**WORK INSTRUCTION**
Go through the data line by line from the top, retyping each exactly, and end with the line that contains "No activity file".

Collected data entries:
┌──

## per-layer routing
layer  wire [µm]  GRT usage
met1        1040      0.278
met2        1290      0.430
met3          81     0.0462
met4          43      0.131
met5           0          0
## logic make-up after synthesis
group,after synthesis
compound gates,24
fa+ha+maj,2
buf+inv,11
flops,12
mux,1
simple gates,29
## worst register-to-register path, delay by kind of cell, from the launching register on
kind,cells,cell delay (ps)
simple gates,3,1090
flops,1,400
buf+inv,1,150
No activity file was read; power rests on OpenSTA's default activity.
$ cat config.mk
export PLATFORM = sky130hd
export DESIGN_NAME = uart_tx_buf
export DESIGN_NICKNAME = d
export VERILOG_FILES = /design/src/rtl/uart_tx_buf.sv
export SDC_FILE = /design/constraint.sdc
export NUM_CORES = 1
export LEC_CHECK = 0
export ABC_AREA = 1
export BUFFER_PORTS_ARGS = -buffer_cell sky130_fd_sc_hd__buf_2
export CORE_MARGIN = 3
export CORE_UTILIZATION = 33
export DETAILED_ROUTE_END_ITERATION = 6
export GPL_ROUTABILITY_DRIVEN = 0
export SLEW_MARGIN = 20
export SYNTH_ARGS = -nofsm -noshare
export SYNTH_HDL_FRONTEND = slang
export SYNTH_SLANG_ARGS = --single-unit
export TNS_END_PERCENT = 10
$ cat constraint.sdc
create_clock -name clk -period 2.3 [get_ports clk]
set_input_delay 0.23 -clock clk [delete_from_list [all_inputs] [get_ports clk]]
set_output_delay 0.23 -clock clk [all_outputs]
set_load 0.02 [all_outputs]
$ cat config.mk
export PLATFORM = sky130hd
export DESIGN_NAME = alu_frame_rx
export DESIGN_NICKNAME = d
export VERILOG_FILES = /design/src/rtl/alu_frame_rx_pkg.sv /design/src/rtl/alu_frame_rx_crc.sv /design/src/rtl/alu_frame_rx.sv
export SDC_FILE = /design/constraint.sdc
export NUM_CORES = 1
export LEC_CHECK = 0
export CAP_MARGIN = 5
export CORE_ASPECT_RATIO = 0.5
export CORE_MARGIN = 10
export CORE_UTILIZATION = 28
export CTS_CLUSTER_SIZE = 10
export DETAILED_ROUTE_END_ITERATION = 8
export PLACE_DENSITY = 0.48
export SLEW_MARGIN = 5
export SYNTH_ARGS = -nofsm -noshare
export SYNTH_HDL_FRONTEND = slang
export SYNTH_HIERARCHICAL = 1
export SYNTH_SLANG_ARGS = --single-unit
$ cat constraint.sdc
create_clock -name clk -period 8.74 [get_ports clk]
set_clock_uncertainty 0.05 [all_clocks]
set_input_delay 1.311 -clock clk [delete_from_list [all_inputs] [get_ports clk]]
set_output_delay 1.311 -clock clk [all_outputs]
set_load 0.02 [all_outputs]
$ cat src/rtl/alu_frame_rx_pkg.sv
// Shared ALU package: operation codes, error flag layout, CRC step model and
// receiver FSM state encodings used by alu_frame_rx.
package alu_frame_rx_pkg;

  typedef enum logic [2:0] {
    and_op = 3'b000,
    or_op  = 3'b001,
    add_op = 3'b100,
    sub_op = 3'b101
  } operation_t;

  function automatic logic op_is_legal(input logic [2:0] op);
    case (op)
      3'b000, 3'b001, 3'b100, 3'b101: return 1'b1;
      default:                        return 1'b0;
    endcase
  endfunction

  localparam logic [3:0] CRC_POLY_DEFAULT = 4'b0011;

  // err_flags = {ERR_DATA, ERR_CRC, ERR_OP}
  localparam int ERR_DATA_BIT = 2;
  localparam int ERR_CRC_BIT  = 1;
  localparam int ERR_OP_BIT   = 0;
  localparam logic [2:0] ERR_DATA_mask = 3'b100;
  localparam logic [2:0] ERR_CRC_mask  = 3'b010;
  localparam logic [2:0] ERR_OP_mask   = 3'b001;

  // One serial step of the x^4+x+1 CRC; starting from crc=0 gives the frame CRC.
  function automatic logic [3:0] crc_input(input logic [3:0] crc, input logic d,
                                           input logic [3:0] poly);
    logic fb;
    fb = crc[3] ^ d;
    return {crc[2:0], 1'b0} ^ (fb ? poly : 4'b0000);
  endfunction

  typedef logic [2:0] rx_state_t;
  localparam rx_state_t ST_IDLE   = 3'd0;
  localparam rx_state_t ST_CTL    = 3'd1;
  localparam rx_state_t ST_DATA   = 3'd2;
  localparam rx_state_t ST_STOP   = 3'd3;
  localparam rx_state_t ST_ABORT  = 3'd4;
  localparam rx_state_t ST_REPORT = 3'd5;

endpackage

$ cat src/rtl/alu_frame_rx_crc.sv
// alu_crc4_serial: 4-bit serial LFSR with synchronous clear and bit enable.
module alu_crc4_serial
  import alu_frame_rx_pkg::*;
#(
  parameter logic [3:0] POLY = CRC_POLY_DEFAULT
) (
  input  logic       clk,
  input  logic       rst,
  input  logic       clr,
  input  logic       en,
  input  logic       din,
  output logic [3:0] crc
);

  always_ff @(posedge clk or posedge rst) begin
    if (rst) begin
      crc <= 4'b0000;
    end else if (clr) begin
      crc <= 4'b0000;
    end else if (en) begin
      crc <= crc_input(crc, din, POLY);
    end
  end

endmodule

$ cat src/rtl/alu_frame_rx.sv
// Serial ALU command receiver: deserialises operands and opcode, checks CRC on the fly.
// Optional feature macro: ALU_RX_TIMEOUT_EN (inter-frame idle timeout).
//
// state     | meaning
// IDLE      | line idle, waiting for a start bit
// CTL       | sampling the ctl bit (0 = data, 1 = cmd)
// DATA      | sampling 8 payload bits, MSB first
// STOP      | sampling the stop bit; cmd stop resolves the packet
// ABORT     | framing error, waiting for the line to return high
// REPORT    | result pulse cycle; also accepts the next start bit
module alu_frame_rx
  import alu_frame_rx_pkg::*;
#(
  parameter int         DATA_BYTES = 4,
  parameter logic [3:0] CRC_POLY   = CRC_POLY_DEFAULT,
  parameter int         TIMEOUT    = 255
) (
  input  logic                    clk,
  input  logic                    rst,
  input  logic                    sin,
  output logic [8*DATA_BYTES-1:0] a_out,
  output logic [8*DATA_BYTES-1:0] b_out,
  output operation_t              op_out,
  output logic                    frame_valid,
  output logic                    err_valid,
  output logic [2:0]              err_flags,
  output logic                    busy
);

  localparam int         W         = 8 * DATA_BYTES;
  localparam logic [3:0] BYTES     = 4'(2 * DATA_BYTES);
  localparam logic [3:0] BYTES_SAT = 4'(2 * DATA_BYTES + 1);

  rx_state_t      state;
  logic           ctl;
  logic [2:0]     bit_cnt;
  logic [3:0]     byte_cnt;
  logic [2*W-1:0] sreg;
  logic [6:0]     pl;
  logic [3:0]     crc;
  logic           cmd_done;
  logic           abort_done;
  logic           timeout_fire;
  logic           clr;
  logic           crc_en;
  logic           crc_din;

  assign cmd_done   = (state == ST_STOP) && sin && ctl;
  assign abort_done = (state == ST_ABORT) && sin;
  assign clr        = cmd_done | abort_done | timeout_fire;

  // In the cmd frame the leading 0 payload bit is replaced by the 1'b1 marker,
  // followed by the three OP bits; the received CRC bits are not fed.
  assign crc_en  = (state == ST_DATA) && (!ctl || (bit_cnt < 3'd4));
  assign crc_din = (ctl && (bit_cnt == 3'd0)) ? 1'b1 : sin;

  alu_crc4_serial #(.POLY(CRC_POLY)) u_crc (
    .clk (clk),
    .rst (rst),
    .clr (clr),
    .en  (crc_en),
    .din (crc_din),
    .crc (crc)
  );

`ifdef ALU_RX_TIMEOUT_EN
  localparam int TW = $clog2(TIMEOUT + 1);
  logic [TW-1:0] idle_cnt;

  always_ff @(posedge clk or posedge rst) begin
    if (rst) begin
      idle_cnt <= TW'(TIMEOUT);
    end else if ((state != ST_IDLE) || !busy) begin
      idle_cnt <= TW'(TIMEOUT);
    end else if (idle_cnt != '0) begin
      idle_cnt <= idle_cnt - 1'b1;
    end
  end

  assign timeout_fire = (state == ST_IDLE) && busy && sin && (idle_cnt == '0);
`else
  logic unused_timeout;
  assign unused_timeout = (TIMEOUT == 0);
  assign timeout_fire   = 1'b0;
`endif

  always_ff @(posedge clk or posedge rst) begin
    if (rst) begin
      state       <= ST_IDLE;
      ctl         <= 1'b0;
      bit_cnt     <= 3'd0;
      byte_cnt    <= 4'd0;
      sreg        <= '0;
      pl          <= 7'd0;
      a_out       <= '0;
      b_out       <= '0;
      op_out      <= and_op;
      frame_valid <= 1'b0;
      err_valid   <= 1'b0;
      err_flags   <= 3'b000;
      busy        <= 1'b0;
    end else begin
      frame_valid <= 1'b0;
      err_valid   <= 1'b0;
      case (state)
        ST_IDLE, ST_REPORT: begin
          if (!sin) begin
            state <= ST_CTL;
            busy  <= 1'b1;
          end else begin
            state <= ST_IDLE;
            if (timeout_fire) begin
              err_valid <= 1'b1;
              err_flags <= ERR_DATA_mask;
              busy      <= 1'b0;
            end
          end
        end
        ST_CTL: begin
          ctl     <= sin;
          bit_cnt <= 3'd0;
          state   <= ST_DATA;
        end
        ST_DATA: begin
          pl      <= {pl[5:0], sin};
          bit_cnt <= bit_cnt + 3'd1;
          if (!ctl && (byte_cnt < BYTES)) begin
            sreg <= {sreg[2*W-2:0], sin};
          end
          if (bit_cnt == 3'd7) begin
            state <= ST_STOP;
          end
        end
        ST_STOP: begin
          if (!sin) begin
            state <= ST_ABORT;
          end else if (!ctl) begin
            state <= ST_IDLE;
            if (byte_cnt != BYTES_SAT) begin
              byte_cnt <= byte_cnt + 4'd1;
            end
          end else begin
            state <= ST_REPORT;
            busy  <= 1'b0;
            if (byte_cnt != BYTES) begin
              err_valid <= 1'b1;
              err_flags <= ERR_DATA_mask;
            end else if (crc != pl[3:0]) begin
              err_valid <= 1'b1;
              err_flags <= ERR_CRC_mask;
            end else if (!op_is_legal(pl[6:4])) begin
              err_valid <= 1'b1;
              err_flags <= ERR_OP_mask;
            end else begin
              frame_valid <= 1'b1;
              b_out       <= sreg[2*W-1:W];
              a_out       <= sreg[W-1:0];
              op_out      <= operation_t'(pl[6:4]);
            end
          end
        end
        ST_ABORT: begin
          if (sin) begin
            state     <= ST_IDLE;
            err_valid <= 1'b1;
            err_flags <= ERR_DATA_mask;
            busy      <= 1'b0;
          end
        end
        default: state <= ST_IDLE;
      endcase

      // Packet resolution (pulse, abort or timeout) wipes partial packet state.
      if (clr) begin
        byte_cnt <= 4'd0;
        bit_cnt  <= 3'd0;
        sreg     <= '0;
      end
    end
  end

endmodule
File: src/rtl/uart_rx_frame_engine.sv
// uart_rx_frame_engine: oversampling UART receiver with runtime frame format
// (5..9 data bits, none/even/odd parity, 1 or 2 stop bits), valid/ready output
// and parity/framing/overrun error pulses.
// Build option: UART_RX_MAJORITY_EN selects 2-of-3 majority sampling around
// each bit centre (one tick of extra latency); otherwise one sample at mid-bit.
// Handshake: rx_data is stable while rx_valid=1; a word transfers in any cycle
// with rx_valid && rx_ready, and rx_valid drops on the following edge unless a
// new word is delivered in that same cycle.
module uart_rx_frame_engine
   import uart_rx_frame_engine_pkg::*;
#(
   parameter int MAX_DATA_W = 9,
   parameter int OVERSAMPLE = 16,
   parameter int DIV_W      = 16
) (
   input  logic                  clk,
   input  logic                  rst,
   input  logic                  enable,
   input  logic [DIV_W-1:0]      baud_div,
   input  logic [2:0]            data_bits,
   input  logic [1:0]            parity_mode,
   input  logic                  stop_bits,
   input  logic                  rx,
   output logic [MAX_DATA_W-1:0] rx_data,
   output logic                  rx_valid,
   input  logic                  rx_ready,
   output logic                  err_parity,
   output logic                  err_framing,
   output logic                  err_overrun,
   output logic                  busy
);

   localparam int OS_W = $clog2(OVERSAMPLE);
   localparam logic [OS_W-1:0] BIT_LAST = OS_W'(OVERSAMPLE - 1);

   logic                  sync1_q, sync2_q, prev_q;
   RxState_t              state_q, state_d;
   RxFrameCfg_t           cfg_q, cfg_d;
   logic [OS_W-1:0]       os_q, os_d;
   logic [3:0]            idx_q, idx_d;
   logic [MAX_DATA_W-1:0] shift_q, shift_d, data_q, data_d;
   logic                  par_q, par_d, perr_q, perr_d, ferr_q, ferr_d;
   logic                  valid_q, valid_d;
   RXIrqFlags_t           err_q, err_d;
   logic [2:0]            err_vec;
   logic                  tick, start_det, bit_v, at_sample, deliver, frame_ferr;
   logic [OS_W-1:0]       sample_pt;

`ifdef UART_RX_MAJORITY_EN
   localparam logic [OS_W-1:0] START_LAST = OS_W'(OVERSAMPLE / 2);
   logic [1:0] hist_q;

   // Last two tick samples; with the current one they form the mid-1/mid/mid+1 vote.
   always_ff @(posedge clk or posedge rst) begin
      if (rst)       hist_q <= 2'b11;
      else if (tick) hist_q <= {hist_q[0], sync2_q};
   end

   assign bit_v = (hist_q[1] & hist_q[0]) | (hist_q[1] & sync2_q) | (hist_q[0] & sync2_q);
`else
   localparam logic [OS_W-1:0] START_LAST = OS_W'(OVERSAMPLE / 2 - 1);
   assign bit_v = sync2_q;
`endif

   assign start_det = enable && (state_q == IDLE) && prev_q && !sync2_q;
   assign sample_pt = (state_q == START) ? START_LAST : BIT_LAST;
   assign at_sample = tick && (os_q == sample_pt);

   uart_baud_tick #(.DIV_W(DIV_W)) u_tick (
      .clk   (clk),
      .rst   (rst),
      .en    (enable && (state_q != IDLE)),
      .clear (start_det),
      .div   (baud_div),
      .tick  (tick)
   );

   // Frame FSM, deserialiser, delivery and handshake next-state logic.
   always_comb begin
      state_d    = state_q;
      cfg_d      = cfg_q;
      os_d       = os_q;
      idx_d      = idx_q;
      shift_d    = shift_q;
      par_d      = par_q;
      perr_d     = perr_q;
      ferr_d     = ferr_q;
      data_d     = data_q;
      valid_d    = valid_q;
      err_d      = '0;
      deliver    = 1'b0;
      frame_ferr = 1'b0;
      if (valid_q && rx_ready) valid_d = 1'b0;
      if (tick) os_d = at_sample ? '0 : os_q + 1'b1;
      if (!enable) begin
         state_d = IDLE;
      end else begin
         case (state_q)
            IDLE: if (start_det) begin
               cfg_d   = make_cfg(data_bits, parity_mode, stop_bits);
               state_d = START;
               os_d    = '0;
               idx_d   = '0;
               shift_d = '0;
               par_d   = 1'b0;
               perr_d  = 1'b0;
               ferr_d  = 1'b0;
            end
            START: if (at_sample) state_d = bit_v ? IDLE : DATA;
            DATA: if (at_sample) begin
               for (int i = 0; i < MAX_DATA_W; i++)
                  if (idx_q == 4'(i)) shift_d[i] = bit_v;
               par_d = par_q ^ bit_v;
               idx_d = idx_q + 1'b1;
               if (idx_q == ({1'b0, cfg_q.data_bits} + 4'd4))
                  state_d = (cfg_q.parity == NONE) ? STOP1 : PARITY;
            end
            PARITY: if (at_sample) begin
               perr_d  = ((par_q ^ bit_v) != (cfg_q.parity == ODD));
               state_d = STOP1;
            end
            STOP1: if (at_sample) begin
               ferr_d = !bit_v;
               if (cfg_q.stop_bits) begin
                  state_d = STOP2;
               end else begin
                  state_d    = IDLE;
                  deliver    = 1'b1;
                  frame_ferr = !bit_v;
               end
            end
            STOP2: if (at_sample) begin
               state_d    = IDLE;
               deliver    = 1'b1;
               frame_ferr = ferr_q | !bit_v;
            end
            default: state_d = IDLE;
         endcase
      end
      // A word arriving while the previous one is still unaccepted is dropped.
      if (deliver) begin
         if (!valid_q || rx_ready) begin
            data_d        = shift_q;
            valid_d       = 1'b1;
            err_d.parity  = perr_q;
            err_d.framing = frame_ferr;
         end else begin
            err_d.overrun = 1'b1;
         end
      end
   end

   // Synchroniser, edge history and all engine state.
   always_ff @(posedge clk or posedge rst) begin
      if (rst) begin
         sync1_q <= 1'b1;
         sync2_q <= 1'b1;
         prev_q  <= 1'b1;
         state_q <= IDLE;
         cfg_q   <= '0;
         os_q    <= '0;
         idx_q   <= '0;
         shift_q <= '0;
         par_q   <= 1'b0;
         perr_q  <= 1'b0;
         ferr_q  <= 1'b0;
         data_q  <= '0;
         valid_q <= 1'b0;
         err_q   <= '0;
      end else begin
         sync1_q <= rx;
         sync2_q <= sync1_q;
         prev_q  <= sync2_q;
         state_q <= state_d;
         cfg_q   <= cfg_d;
         os_q    <= os_d;
         idx_q   <= idx_d;
         shift_q <= shift_d;
         par_q   <= par_d;
         perr_q  <= perr_d;
         ferr_q  <= ferr_d;
         data_q  <= data_d;
         valid_q <= valid_d;
         err_q   <= err_d;
      end
   end

   assign err_vec     = err_q;
   assign err_parity  = err_vec[RXERR_PARITY_IDX];
   assign err_framing = err_vec[RXERR_FRAMING_IDX];
   assign err_overrun = err_vec[RXERR_OVERRUN_IDX];
   assign rx_data     = data_q;
   assign rx_valid    = valid_q;
   assign busy        = (state_q != IDLE);

endmodule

└──

**RESULT**
## per-layer routing
layer  wire [µm]  GRT usage
met1        1040      0.278
met2        1290      0.430
met3          81     0.0462
met4          43      0.131
met5           0          0
## logic make-up after synthesis
group,after synthesis
compound gates,24
fa+ha+maj,2
buf+inv,11
flops,12
mux,1
simple gates,29
## worst register-to-register path, delay by kind of cell, from the launching register on
kind,cells,cell delay (ps)
simple gates,3,1090
flops,1,400
buf+inv,1,150
No activity file was read; power rests on OpenSTA's default activity.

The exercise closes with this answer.